Source: an optimization exercise on an open RTL-to-GDS flow (aim: small area, a short achievable clock period and few clock cycles). Production flows keep margins and buffers that such runs may drop.
Only simulation tests tie the RTL to the original design; equivalence was not proved.
Power figures rest on the tool's default switching activity, not on a simulated workload.

==> flow/design.v (excerpt) <==
module dcache (
    input  logic  CLK,
    input  logic  nRST,
    input  logic  dmem_ren,
    input  logic  dmem_wen,
    input  logic [WORD_W-1:0] dmem_addr,
    input  logic [WORD_W-1:0] dmem_store,
    input  logic  halt,
    output logic [WORD_W-1:0] dmem_load,
    output logic  dhit,
    output logic  flushed,
    output logic  mem_ren,
    output logic  mem_wen,
    output logic [WORD_W-1:0] mem_addr,
    output logic [WORD_W-1:0] mem_store,
    input  logic [WORD_W-1:0] mem_load,
    input  logic  mem_wait
);
    localparam int LINES = SETS * WAYS;
    logic st_idle, st_hit, st_wb1, st_wb2, st_f1, st_f2;
    logic st_fsel, st_fwb, st_done;
    logic fsecond;      
    logic fwd;          
    logic ren_q;        
    logic wen_q;        
    logic [LINES-1:0]  valid;
    logic [LINES-1:0]  dirty;
    logic [SETS-1:0]   lru;      
    logic [TAG_W-1:0]  tags [LINES];
    logic [WORD_W-1:0] data [LINES][BLOCK_WORDS];
    logic              hway;     
    logic              vway;     
    logic [SETS-1:0]   rsel_q;   
    logic              blk_q;    
    logic              wr_q;     
    logic [WORD_W-1:0] ldw;      
    logic [WORD_W-1:0] stw;      
    logic [3:0]        fline;    
    logic [WORD_W-1:0] maddr;    
    logic             req;
    logic [TAG_W-1:0] rtag;
    logic [IDX_W-1:0] ridx;
    logic             rblk;
    assign req  = dmem_ren | dmem_wen;
    assign rtag = dmem_addr[31:6];
    assign ridx = dmem_addr[5:3];
    assign rblk = dmem_addr[2];
    logic [LINES-1:0] eq;
    always_comb begin
        for (int l = 0; l < LINES; l++) begin
            eq[l] = valid[l] && (tags[l] == rtag);
        end
    end
    logic [1:0] way_hit;
    logic       hit;
    assign way_hit[0] = eq[{ridx, 1'b0}];
    assign way_hit[1] = eq[{ridx, 1'b1}];
    assign hit        = |way_hit;
    logic [SETS-1:0] vdset;
    always_comb begin
        for (int s = 0; s < SETS; s++) begin
  ...
Size: roughly 4500 cells after synthesis, ~1600 flip-flops, ~200 I/O pins, roughly 0.067 mm² of cells after synthesis.
Settings: LEC_CHECK=0, CAP_MARGIN=20, CORE_MARGIN=2, CORE_UTILIZATION=40, SETUP_SLACK_MARGIN=4.4, SLEW_MARGIN=20; clock period 8.0 ns.
run.sh (not shown) runs the stock make flow with config.mk's settings and CLKGATE_MAP_FILE= SYNTH_SCRIPT=/design/flow/synth_recipe.tcl, a recipe that flattens the netlist after the stock synthesis.
Testbench counts at the start, summed over its fixed seeds: cycles 60,673.
Then changed:
--- a/flow/design.v
+++ b/flow/design.v
@@ -46,23 +46,22 @@
     output logic  mem_ren,
     output logic  mem_wen,
     output logic [WORD_W-1:0] mem_addr,
     output logic [WORD_W-1:0] mem_store,
     input  logic [WORD_W-1:0] mem_load,
     input  logic  mem_wait
 );
     localparam int LINES = SETS * WAYS;
     logic st_idle, st_hit, st_wb1, st_wb2, st_f1, st_f2;
     logic st_fsel, st_fwb, st_done;
     logic fsecond;      
-    logic fwd;          
     logic ren_q;        
     logic wen_q;        
     logic [LINES-1:0]  valid;
     logic [LINES-1:0]  dirty;
     logic [SETS-1:0]   lru;      
     logic [TAG_W-1:0]  tags [LINES];
     logic [WORD_W-1:0] data [LINES][BLOCK_WORDS];
     logic              hway;     
     logic              vway;     
     logic [SETS-1:0]   rsel_q;   
     logic              blk_q;    
@@ -147,24 +146,24 @@
     always_ff @(posedge CLK) begin
         if (st_idle) begin
             if (vdirty) maddr <= {wtag, ridx, rblk, 2'b00};
             else        maddr <= {rtag, ridx, ~rblk, 2'b00};
         end else if (st_fsel || (st_fwb && fsecond && !mem_wait)) begin
             maddr <= {wtag, pe_line[3:1], 1'b0, 2'b00};
         end else if (xfer_done) begin
             if (st_wb2) maddr <= {rtag, ridx, ~blk_q, 2'b00};
             else        maddr[2] <= ~maddr[2];
         end
     end
-    assign dhit      = st_hit || (fwd && !mem_wait);
-    assign dmem_load = ldw | ({WORD_W{fwd}} & mem_load);
+    assign dhit      = st_hit || (st_f2 && !mem_wait);
+    assign dmem_load = ldw | ({WORD_W{st_f2}} & mem_load);
     assign flushed   = st_done;
     assign mem_wen   = wen_q;
     assign mem_ren   = ren_q;
     assign mem_store = stw;
     assign mem_addr  = maddr;
     logic              fill;
     logic              fword;
     logic [WORD_W-1:0] din [BLOCK_WORDS];
     assign fill   = st_f1 || st_f2;
     assign fword  = blk_q ^ st_f1;
     assign din[0] = (wr_q && !blk_q) ? dmem_store : mem_load;
@@ -187,23 +186,22 @@
             hway <= way_hit[1];
             vway <= victim;
             for (int s = 0; s < SETS; s++) begin
                 rsel_q[s] <= (ridx == s);
             end
             blk_q <= rblk;
             wr_q  <= dmem_wen;
         end
         if (fnext && (st_fsel || !mem_wait)) begin
             fline <= pe_line;
         end
-        fwd <= st_f2 ? mem_wait : (st_f1 && !mem_wait);
     end
     always_ff @(posedge CLK, negedge nRST) begin
         if (!nRST) begin
             st_idle <= 1'b1;
             st_hit  <= 1'b0;
             st_wb1  <= 1'b0;
             st_wb2  <= 1'b0;
             st_f1   <= 1'b0;
             st_f2   <= 1'b0;
             st_fsel <= 1'b0;
             st_fwb  <= 1'b0;
The changed run produced a clean layout.
Synthesized cell count went down by 2.2%.
Via count is lower by 1.4%.
Utilization is higher by 0.88 points.
Count of clock-buffer cells in the layout fell by 21.
Final area rose by 0.57%.
Non-clock buffer count increases by 44.
Power fell by 20%.
Testbench counts after the change, summed over its fixed seeds: cycles 60,673.

## separate check: timing with driven ports
In the flow no input, the clock included, has a driving cell. The finished layouts below were timed again as built, in two steps.
Step 1 (the two cells are an assumption about what drives the block):
set clk [get_ports {CLK}]
set_driving_cell -lib_cell sky130_fd_sc_hd__clkbuf_16 $clk
set_driving_cell -lib_cell sky130_fd_sc_hd__buf_2 [delete_from_list [all_inputs] $clk]
Step 2, shift: input delay + t, output delay - t, t = (earliest + latest rising clock arrival at the registers) / 2. This alone moves slack from input paths to output paths.
Slacks: ideal / step 1 / step 2; pairs: ideal / step 1.
run	t (ns)	slack for setup (ns)	worst setup path at the end
the first run	0.900	4.173 / 4.104 / 3.461	input to register
the second run	0.894	4.150 / 4.089 / 3.467	input to register
After both steps setup and hold are still met in every run listed. The setup slack of the first run, which loses most, moves by -0.069 ns with the drivers and by -0.712 ns with both steps.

What this task involves: The number of lines in the records that include "synthesis" is what is needed, with no other words.

Task solution: 2